Needless to say, most Hollywood movies and TV programs still fail this test. One recent show that comes immediately to mind that passes this test with flying colors is Agents of S.H.I.E.L.D. S.H.I.E.L.D. of course stands for (in its current enactment) Strategic Homeland Intervention, Enforcement and Logistics Division and is shady spook organization that is pretty much U.N.C.L.E. on steroids. In the first season, we are introduced to Skye (Chloe Bennet), an orphan and talented hacktivist who is picked up by S.H.I.E.L.D. agent Coulson, but who may or may not have retained her loyalty to the hacktivist organization that is against S.H.I.E.L.D. There is also Melinda May (Ming-Na Wen) a poker faced former soldier in the tradition of Sergeant Joe Friday. And there is Jemma Simmons (Elizabeth Henstridge) who, with her partner Fritz, compose the two halves of a generic super-brain character that every science fiction show needs. The three have utterly different character traits. Skye is passionate with a natural disdain for regulations and tends to take more risks than she can reasonably handle. May is reclusive and secretive about her emotions while being a highly disciplined by-the-books soldier. Simmons is aware that she is exceptionally smart and is quietly egoistic but quick to acknowledge the things she cannot do (she leaves all code breaking to Skye).
The men, by contrast, are pretty much cookie cutter cardboard characters: The leader with a past, a hunky egoistic soldier and a brainy scientist with security issues.
The women, each with different ideas on loyalty, priority and personal boundaries, create a very interesting dynamic while they battle supernatural forces, alien creatures and betrayal by their own organization.
Is this what Bechdel had in mind when she came up with the test?
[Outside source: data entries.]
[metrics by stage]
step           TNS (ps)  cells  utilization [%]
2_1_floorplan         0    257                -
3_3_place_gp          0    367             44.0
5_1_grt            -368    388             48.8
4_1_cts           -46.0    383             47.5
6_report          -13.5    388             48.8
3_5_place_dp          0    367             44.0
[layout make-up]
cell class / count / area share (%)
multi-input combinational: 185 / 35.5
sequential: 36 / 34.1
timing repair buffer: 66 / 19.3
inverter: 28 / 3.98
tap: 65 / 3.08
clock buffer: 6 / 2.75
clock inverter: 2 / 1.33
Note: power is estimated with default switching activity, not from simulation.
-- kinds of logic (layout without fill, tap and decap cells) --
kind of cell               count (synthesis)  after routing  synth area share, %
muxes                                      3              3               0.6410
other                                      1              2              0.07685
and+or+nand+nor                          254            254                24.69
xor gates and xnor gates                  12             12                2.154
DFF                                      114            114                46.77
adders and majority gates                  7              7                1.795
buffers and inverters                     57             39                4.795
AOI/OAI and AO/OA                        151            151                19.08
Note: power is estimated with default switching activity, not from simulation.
### src/rtl/pipe_hazard_ctrl_pkg.sv
// Shared types and constants for the pipeline hazard controller.
package pipe_ctrl_pkg;

    // Register-index width carried through ID/EX (rd, rs, rt fields).
    localparam int REG_W = 6;

    // Architectural zero register; writes to it are discarded.
    localparam logic [REG_W-1:0] ZERO_REG = 6'd0;

    // Controller states.
    typedef enum logic [1:0] {
        RUN      = 2'd0,
        LU_STALL = 2'd1,
        FLUSH    = 2'd2
    } hz_state_e;

    // ID/EX control fields; a bubble loads every field with zero.
    typedef struct packed {
        logic regwrt;
        logic memwrt;
        logic memrd;
        logic branch;
        logic jump;
    } idex_ctrl_t;

    localparam idex_ctrl_t BUBBLE_CTRL = '{
        regwrt: 1'b0,
        memwrt: 1'b0,
        memrd:  1'b0,
        branch: 1'b0,
        jump:   1'b0
    };

    // Larger of two cycle counts, used to size the down-counter.
    function automatic int max_cyc(input int a, input int b);
        return (a > b) ? a : b;
    endfunction

endpackage

### src/rtl/pipe_hazard_ctrl_if.sv
// Hazard-controller bus: ID/EX hazard inputs in one direction,
// pipeline-buffer controls and performance counters in the other.
interface pipe_hazard_ctrl_if #(
    parameter int REG_W = 6,
    parameter int CNT_W = 16
);
    logic [REG_W-1:0] id_rs_idx;
    logic [REG_W-1:0] id_rt_idx;
    logic             id_uses_rs;
    logic             id_uses_rt;
    logic [REG_W-1:0] ex_rd;
    logic             ex_memrd;
    logic             ex_regwrt;
    logic             redirect;
    logic             ext_stall;

    logic             pc_hold;
    logic             ifid_hold;
    logic             ifid_flush;
    logic             idex_hold;
    logic             idex_bubble;
    logic             busy;
    logic [CNT_W-1:0] stall_cnt;
    logic [CNT_W-1:0] flush_cnt;

    // Pipeline side: supplies hazard information, consumes controls.
    modport master (
        output id_rs_idx, id_rt_idx, id_uses_rs, id_uses_rt,
        output ex_rd, ex_memrd, ex_regwrt, redirect, ext_stall,
        input  pc_hold, ifid_hold, ifid_flush, idex_hold, idex_bubble,
        input  busy, stall_cnt, flush_cnt
    );

    // Controller side.
    modport slave (
        input  id_rs_idx, id_rt_idx, id_uses_rs, id_uses_rt,
        input  ex_rd, ex_memrd, ex_regwrt, redirect, ext_stall,
        output pc_hold, ifid_hold, ifid_flush, idex_hold, idex_bubble,
        output busy, stall_cnt, flush_cnt
    );
endinterface

### src/rtl/pipe_hazard_ctrl_sat_counter.sv
// Saturating up-counter with synchronous clear; sticks at all-ones.
module sat_counter #(
    parameter int CNT_W = 16
) (
    input  logic             clk,
    input  logic             i_clear,
    input  logic             i_inc,
    output logic [CNT_W-1:0] o_count
);
    logic [CNT_W-1:0] r_count;

    // Count up on i_inc until all-ones, clear has priority
    always_ff @(posedge clk) begin
        if (i_clear) begin
            r_count <= {CNT_W{1'b0}};
        end else if (i_inc && (r_count != {CNT_W{1'b1}})) begin
            r_count <= r_count + {{(CNT_W-1){1'b0}}, 1'b1};
        end else begin
            r_count <= r_count;
        end
    end

    assign o_count = r_count;
endmodule

### src/rtl/pipe_hazard_ctrl.sv
// Pipeline hazard controller: load-use bubbles, redirect flushes and
// external-stall freeze for the IF/ID and ID/EX buffers. Controls are
// Mealy (state + current inputs); state and counters update on clk.
module pipe_hazard_ctrl
    import pipe_ctrl_pkg::*;
#(
    parameter int REG_W         = pipe_ctrl_pkg::REG_W,
    parameter int LU_STALL_CYC  = 1,
    parameter int FLUSH_CYC     = 2,
    parameter int CNT_W         = 16,
    parameter int ZERO_REG_HARD = 1
) (
    input  logic               clk,
    input  logic               rst_n,
    pipe_hazard_ctrl_if.slave  bus
);
    localparam int MAX_CYC = max_cyc(LU_STALL_CYC, FLUSH_CYC);
    localparam int CYC_W   = $clog2(MAX_CYC + 1);

    hz_state_e        r_state;
    hz_state_e        w_state_nxt;
    logic [CYC_W-1:0] r_cyc_left;
    logic [CYC_W-1:0] w_cyc_nxt;

    logic             w_rd_ok;
    logic             w_lu;
    logic             w_pc_hold;
    logic             w_ifid_hold;
    logic             w_ifid_flush;
    logic             w_idex_hold;
    logic             w_idex_bubble;
    logic             w_busy;
    logic             w_stall_inc;
    logic             w_flush_inc;
    logic             w_clear;
    logic [CNT_W-1:0] w_stall_cnt;
    logic [CNT_W-1:0] w_flush_cnt;

    // A load into the zero register can never feed a real value forward.
    assign w_rd_ok = (bus.ex_rd != REG_W'(ZERO_REG)) || (ZERO_REG_HARD == 0);

    assign w_lu = bus.ex_memrd && bus.ex_regwrt && w_rd_ok &&
                  ((bus.id_uses_rs && (bus.ex_rd == bus.id_rs_idx)) ||
                   (bus.id_uses_rt && (bus.ex_rd == bus.id_rt_idx)));

    // State and remaining-cycle register, synchronous active-low reset
    always_ff @(posedge clk) begin
        if (!rst_n) begin
            r_state    <= RUN;
            r_cyc_left <= {CYC_W{1'b0}};
        end else begin
            r_state    <= w_state_nxt;
            r_cyc_left <= w_cyc_nxt;
        end
    end

    // Next state: ext_stall freezes, redirect overrides, then load-use
    always_comb begin
        w_state_nxt = r_state;
        w_cyc_nxt   = r_cyc_left;
        if (bus.ext_stall) begin
            w_state_nxt = r_state;
            w_cyc_nxt   = r_cyc_left;
        end else if (bus.redirect) begin
            if (FLUSH_CYC > 1) begin
                w_state_nxt = FLUSH;
                w_cyc_nxt   = CYC_W'(FLUSH_CYC - 1);
            end else begin
                w_state_nxt = RUN;
                w_cyc_nxt   = {CYC_W{1'b0}};
            end
        end else begin
            case (r_state)
                RUN: begin
                    if (w_lu && (LU_STALL_CYC > 1)) begin
                        w_state_nxt = LU_STALL;
                        w_cyc_nxt   = CYC_W'(LU_STALL_CYC - 1);
                    end else begin
                        w_state_nxt = RUN;
                        w_cyc_nxt   = {CYC_W{1'b0}};
                    end
                end
                LU_STALL, FLUSH: begin
                    if (r_cyc_left <= CYC_W'(1)) begin
                        w_state_nxt = RUN;
                        w_cyc_nxt   = {CYC_W{1'b0}};
                    end else begin
                        w_state_nxt = r_state;
                        w_cyc_nxt   = r_cyc_left - CYC_W'(1);
                    end
                end
                default: begin
                    w_state_nxt = RUN;
                    w_cyc_nxt   = {CYC_W{1'b0}};
                end
            endcase
        end
    end

    // Mealy buffer controls and counter increments
    always_comb begin
        w_pc_hold     = 1'b0;
        w_ifid_hold   = 1'b0;
        w_ifid_flush  = 1'b0;
        w_idex_hold   = 1'b0;
        w_idex_bubble = 1'b0;
        w_stall_inc   = 1'b0;
        w_flush_inc   = 1'b0;
        w_busy        = 1'b0;
        if (!rst_n) begin
            // Keep the front end parked and the back end empty in reset.
            w_pc_hold     = 1'b1;
            w_ifid_flush  = 1'b1;
            w_idex_bubble = 1'b1;
        end else begin
            w_busy = (r_state != RUN);
            if (bus.ext_stall) begin
                w_pc_hold   = 1'b1;
                w_ifid_hold = 1'b1;
                w_idex_hold = 1'b1;
            end else if (bus.redirect) begin
                // PC loads the target while wrong-path work is discarded.
                w_ifid_flush  = 1'b1;
                w_idex_bubble = 1'b1;
                w_flush_inc   = 1'b1;
            end else begin
                case (r_state)
                    RUN: begin
                        if (w_lu) begin
                            w_pc_hold     = 1'b1;
                            w_ifid_hold   = 1'b1;
                            w_idex_bubble = 1'b1;
                            w_stall_inc   = 1'b1;
                        end else begin
                            w_stall_inc   = 1'b0;
                        end
                    end
                    LU_STALL: begin
                        w_pc_hold     = 1'b1;
                        w_ifid_hold   = 1'b1;
                        w_idex_bubble = 1'b1;
                        w_stall_inc   = 1'b1;
                    end
                    FLUSH: begin
                        w_ifid_flush  = 1'b1;
                        w_idex_bubble = 1'b1;
                    end
                    default: begin
                        w_idex_bubble = 1'b1;
                    end
                endcase
            end
        end
    end

    assign w_clear = ~rst_n;

    sat_counter #(.CNT_W(CNT_W)) u_stall_cnt (
        .clk     (clk),
        .i_clear (w_clear),
        .i_inc   (w_stall_inc),
        .o_count (w_stall_cnt)
    );

    sat_counter #(.CNT_W(CNT_W)) u_flush_cnt (
        .clk     (clk),
        .i_clear (w_clear),
        .i_inc   (w_flush_inc),
        .o_count (w_flush_cnt)
    );

    assign bus.pc_hold     = w_pc_hold;
    assign bus.ifid_hold   = w_ifid_hold;
    assign bus.ifid_flush  = w_ifid_flush;
    assign bus.idex_hold   = w_idex_hold;
    assign bus.idex_bubble = w_idex_bubble;
    assign bus.busy        = w_busy;
    assign bus.stall_cnt   = w_stall_cnt;
    assign bus.flush_cnt   = w_flush_cnt;
endmodule

### src/flat_wrapper.sv
// flat-port wrapper written by rule: the top's interface ports become plain ports
module pipe_hazard_ctrl_flat import pipe_ctrl_pkg::*;
#(
    parameter int REG_W         = pipe_ctrl_pkg::REG_W,
    parameter int LU_STALL_CYC  = 1,
    parameter int FLUSH_CYC     = 2,
    parameter int CNT_W         = 16,
    parameter int ZERO_REG_HARD = 1
)
  (clk, rst_n, bus_id_rs_idx, bus_id_rt_idx, bus_id_uses_rs, bus_id_uses_rt, bus_ex_rd, bus_ex_memrd, bus_ex_regwrt, bus_redirect, bus_ext_stall, bus_pc_hold, bus_ifid_hold, bus_ifid_flush, bus_idex_hold, bus_idex_bubble, bus_busy, bus_stall_cnt, bus_flush_cnt);
  pipe_hazard_ctrl_if #(.REG_W(REG_W), .CNT_W(CNT_W)) bus_i ();
  input  logic clk;
  input  logic rst_n;
  input wire logic [$bits(bus_i.id_rs_idx)-1:0] bus_id_rs_idx;
  input wire logic [$bits(bus_i.id_rt_idx)-1:0] bus_id_rt_idx;
  input wire logic [$bits(bus_i.id_uses_rs)-1:0] bus_id_uses_rs;
  input wire logic [$bits(bus_i.id_uses_rt)-1:0] bus_id_uses_rt;
  input wire logic [$bits(bus_i.ex_rd)-1:0] bus_ex_rd;
  input wire logic [$bits(bus_i.ex_memrd)-1:0] bus_ex_memrd;
  input wire logic [$bits(bus_i.ex_regwrt)-1:0] bus_ex_regwrt;
  input wire logic [$bits(bus_i.redirect)-1:0] bus_redirect;
  input wire logic [$bits(bus_i.ext_stall)-1:0] bus_ext_stall;
  output wire logic [$bits(bus_i.pc_hold)-1:0] bus_pc_hold;
  output wire logic [$bits(bus_i.ifid_hold)-1:0] bus_ifid_hold;
  output wire logic [$bits(bus_i.ifid_flush)-1:0] bus_ifid_flush;
  output wire logic [$bits(bus_i.idex_hold)-1:0] bus_idex_hold;
  output wire logic [$bits(bus_i.idex_bubble)-1:0] bus_idex_bubble;
  output wire logic [$bits(bus_i.busy)-1:0] bus_busy;
  output wire logic [$bits(bus_i.stall_cnt)-1:0] bus_stall_cnt;
  output wire logic [$bits(bus_i.flush_cnt)-1:0] bus_flush_cnt;
  assign bus_i.id_rs_idx = bus_id_rs_idx;
  assign bus_i.id_rt_idx = bus_id_rt_idx;
  assign bus_i.id_uses_rs = bus_id_uses_rs;
  assign bus_i.id_uses_rt = bus_id_uses_rt;
  assign bus_i.ex_rd = bus_ex_rd;
  assign bus_i.ex_memrd = bus_ex_memrd;
  assign bus_i.ex_regwrt = bus_ex_regwrt;
  assign bus_i.redirect = bus_redirect;
  assign bus_i.ext_stall = bus_ext_stall;
  assign bus_pc_hold = bus_i.pc_hold;
  assign bus_ifid_hold = bus_i.ifid_hold;
  assign bus_ifid_flush = bus_i.ifid_flush;
  assign bus_idex_hold = bus_i.idex_hold;
  assign bus_idex_bubble = bus_i.idex_bubble;
  assign bus_busy = bus_i.busy;
  assign bus_stall_cnt = bus_i.stall_cnt;
  assign bus_flush_cnt = bus_i.flush_cnt;
  pipe_hazard_ctrl #(.REG_W(REG_W), .LU_STALL_CYC(LU_STALL_CYC), .FLUSH_CYC(FLUSH_CYC), .CNT_W(CNT_W), .ZERO_REG_HARD(ZERO_REG_HARD)) u_core (.clk(clk), .rst_n(rst_n), .bus(bus_i));
endmodule
### config.mk
export PLATFORM = sky130hd
export DESIGN_NAME = pipe_hazard_ctrl_flat
export DESIGN_NICKNAME = d
export VERILOG_FILES = /design/src/rtl/pipe_hazard_ctrl_pkg.sv /design/src/rtl/pipe_hazard_ctrl_if.sv /design/src/rtl/pipe_hazard_ctrl_sat_counter.sv /design/src/rtl/pipe_hazard_ctrl.sv /design/src/flat_wrapper.sv
export SDC_FILE = /design/constraint.sdc
export NUM_CORES = 1
export LEC_CHECK = 0
export BUFFER_PORTS_ARGS = -buffer_cell sky130_fd_sc_hd__buf_2
export CAP_MARGIN = 20
export CELL_PAD_IN_SITES_DETAIL_PLACEMENT = 0
export CELL_PAD_IN_SITES_GLOBAL_PLACEMENT = 2
export CORE_UTILIZATION = 31
export DETAILED_ROUTE_END_ITERATION = 8
export PLACE_DENSITY_LB_ADDON = 0.1
export SLEW_MARGIN = 40
export SYNTH_ARGS = -nofsm -noshare
export SYNTH_HDL_FRONTEND = slang
export SYNTH_SLANG_ARGS = --single-unit
### constraint.sdc
create_clock -name clk -period 4.2 [get_ports clk]
set_input_delay 0.84 -clock clk [delete_from_list [all_inputs] [get_ports clk]]
set_output_delay 0.84 -clock clk [all_outputs]
set_load 0.005 [all_outputs]
Word-level counts from Yosys, hierarchy flattened:

Index checks and enable logic that the tools add are counted.

* register bits after elaboration: 36
* bits in latches: 0
* RAM bits: 0
* ROM bits: 0
* word-level logic and storage cells: 57
* memories: 0

* add/subtract/negate cells: 3
* $mul: 0
* div/mod/pow operators: 0
* $lt $le $gt $ge: 1
* equality and inequality tests: 7
* shifts and indexed selects: 0
* multiplexer cells: 28
* bitwise logic cells: 1
* reductions and logical operators: 13

Operators with widths (number)
* adder 16 x 1 -> 16 bit (second input constant): 2
* != test 16 bit (second input constant): 2
* 2-to-1 mux 1 bit: 21
* equality test 6 bit: 2
* 2-to-1 mux 2 bit: 6
* logical AND 1 bit: 7
* nonzero test 6 bit: 1
* != test 3 x 2 -> 1 bit (second input constant): 1
* equality test 2 x 1 -> 1 bit (second input constant): 1
* equality test 2 bit (second input constant): 1
* less-or-equal comparator 2 x 1 -> 1 bit (second input constant): 1
* zero test 2 bit: 1
* case mux 1 bit (2 select lines): 1
* AND reduction 2 bit: 1
* nonzero test 2 bit: 1
* OR reduction 2 bit: 1
* subtractor 2 x 1 -> 2 bit (second input constant): 1
* logical OR 1 bit: 1
* inverter 1 bit: 1

Logic depth before layout (Yosys ltp):

Gate-level depths: netlist of run 1.

* depth in word-level cells: 10
* depth in mapped cells: 9

Hierarchy:

Synthesis of run 1 repeated with hierarchy kept, for this count alone.

* cell total of the unflattened synthesis: 248
* area total of the unflattened synthesis: 2039.5 um2

By module, submodules not included
* sat_counter: times used 2, cells an instance 99, area an instance 848.3 um2, seq. area each 320.3 um2
* pipe_hazard_ctrl: times used 1, cells an instance 50, area an instance 342.8 um2, seq. area each 60.1 um2

Worst setup path before layout of run 1:

Ideal clock, no wire load.

* path type: input port to output port
* start: input bus_ex_rd[1]
* end: output bus_ifid_hold
* arrival time: 1941 ps
* slack: 1419 ps
* cell stages on the path: 5
* buffers on the path: 0
* cell sequence: or4_1 o311a_1 nand2_1 nor3_1 o21a_1

* longest elaborated chain between the ends: 9
* elaborated cells between the ends (all ways): 13
* classes of those cells: eq/ne: 2; mux: 5; reduce/logical: 6

Ends and longest elaborated chain
* start, declared: line flat_wrapper.sv:18 `input wire logic [$bits(bus_i.ex_rd)-1:0] bus_ex_rd;`
* equality test 6 bit (on tied branches): line pipe_hazard_ctrl.sv:43, pipe_hazard_ctrl.sv:44
* logical AND 1 bit (on tied branches): line pipe_hazard_ctrl.sv:43, pipe_hazard_ctrl.sv:44
* logical OR 1 bit: line pipe_hazard_ctrl.sv:43 `((bus.id_uses_rs && (bus.ex_rd == bus.id_rs_idx)) ||`
* logical AND 1 bit (*): line pipe_hazard_ctrl.sv:42 `assign w_lu = bus.ex_memrd && bus.ex_regwrt && w_rd_ok &&`
* 2-to-1 mux 1 bit (*): line pipe_hazard_ctrl.sv:129 `if (w_lu) begin`
* case mux 1 bit (2 select lines) (*): line pipe_hazard_ctrl.sv:127 `case (r_state)`
* 2-to-1 mux 1 bit (*): line pipe_hazard_ctrl.sv:121 `end else if (bus.redirect) begin`
* 2-to-1 mux 1 bit (*): line pipe_hazard_ctrl.sv:117 `if (bus.ext_stall) begin`
* 2-to-1 mux 1 bit (*): line pipe_hazard_ctrl.sv:110 `if (!rst_n) begin`
* end, declared: line flat_wrapper.sv:24 `output wire logic [$bits(bus_i.ifid_hold)-1:0] bus_ifid_hold;`

Every way passes the cells marked *; elsewhere a longest branch is shown, timed or not.

Worst setup path after layout of run 1:

Ends and elaborated chain as after synthesis.

==> results of run 1 <==
Yosys cell counts (all sizes together):
cell type,n,area share (%)
xnor2,27,12
o41ai,3,1.3
and3,6,1.9
o311a,1,0.51
a21oi,2,0.51
a31oi,2,0.64
and3b,1,0.45
or4,3,1.2
nor2,7,1.3
o21ai,5,1.3
or4b,1,0.51
o21a,1,0.38
o21bai,1,0.38
nor3,5,1.3
o22ai,1,1.0
mux2i,5,2.6
o211ai,1,0.38
and2,19,6.1
and4,1,0.45
o31ai,3,1.2
nor4,4,1.3
nand3b,1,0.38
nor4b,1,0.45
dfxtp,35,36
xor2,4,1.8
or3,2,0.70
nand4,15,4.8
nand2,19,4.5
clkbuf,5,1.0
nand2b,6,1.9
and4b,1,0.51
a21boi,4,1.5
ha,2,1.3
nand3,11,2.8
nor2b,5,1.6
o311ai,3,1.3
buf,3,2.0
inv,4,0.77
worst min-delay path by stage:
stage | depth (start not counted) | startpoint | slack (ps) | endpoint
after floorplan | 2 | u_core.r_cyc_left[1] | 420 | u_core.r_cyc_left[1]
after global placement | 2 | u_core.r_cyc_left[1] | 440 | u_core.r_cyc_left[1]
after detailed placement | 2 | u_core.r_cyc_left[1] | 440 | u_core.r_cyc_left[1]
after CTS | 2 | u_core.r_cyc_left[1] | 460 | u_core.r_cyc_left[1]
after global routing | 2 | u_core.r_cyc_left[1] | 490 | u_core.r_cyc_left[1]
final | 2 | u_core.r_cyc_left[1] | 450 | u_core.r_cyc_left[1]
through the flow:
stage                     std cells  utilization (%)
after floorplan                 220                -
after global placement          351             38.6
after detailed placement        351             38.6
after CTS                       359             40.5
after global routing            359             40.5
final                           359             40.5
cell families (layout without fill, tap and decap cells):
family	count (synthesis)	after routing	share of synthesized area, %
XOR/XNOR	31	31	13.9
adder cells (fa/ha/maj)	2	2	1.28
AO/OA/AOI/OAI	27	27	10.5
multiplexers	5	5	2.56
flip-flops	35	35	35.8
buffers and inverters	12	76	3.77
AND/OR/NAND/NOR	108	108	32.2
per-layer routing:
| metal | GRT usage, % | vias to the layer above |
|---|---|---|
| met4 | 4.82 | 0 |
| met3 | 4.00 | 2 |
| met1 | 20.1 | 843 |
| met5 | 0 | - |
| li1 | - | 914 |
| met2 | 23.6 | 55 |
state kept, by name (all words and copies together) (netlist names):
register and count:
u_core.u_flush_cnt.o_count 16, u_core.r_state 1, u_core.r_cyc_left 2, u_core.u_stall_cnt.o_count 16
critical path, cell delays in order:
cell	delay, ps
buf_2	120
or4_1	520
o311a_1	320
nand2_1	90
nor3_1	50
o21a_1	170
buf_2	130
cell type report:
cell class	count	share of cell area, %
well taps	75	3.87
flip-flops and latches	35	28.9
multi-input cells	173	48.7
inverters	4	0.619
clock buffers	5	2.84
clock inverters	3	1.81
repair buffers	64	13.3
power by group:
part           internal (uW)  switching (uW)
Sequential               333            2.00
Clock                    177             131
Combinational           27.2            29.0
Maybe. We have a “guy show” about members of a secret government organization flying around the world in a stealth aircraft populated by creatively composed women who are not defined by their relationship with men, and a few cardboard men who are just there to throw punches or be sounding boards for the women when called upon. (But don’t tell that to the male viewers. They think they are watching a guy show.)
It has only been 2 seasons so far, but the basic structure is so well made from the feminist stand point, that this show may become the template for future shows to come. Having three differently skilled women in a “man’s team” with different takes on how to trust, who to follow, what rules to break and when to assert themselves hidden under conventional serial plots, can be applied to a wide range of genres. And the male viewers will scarcely realize that the show is about women.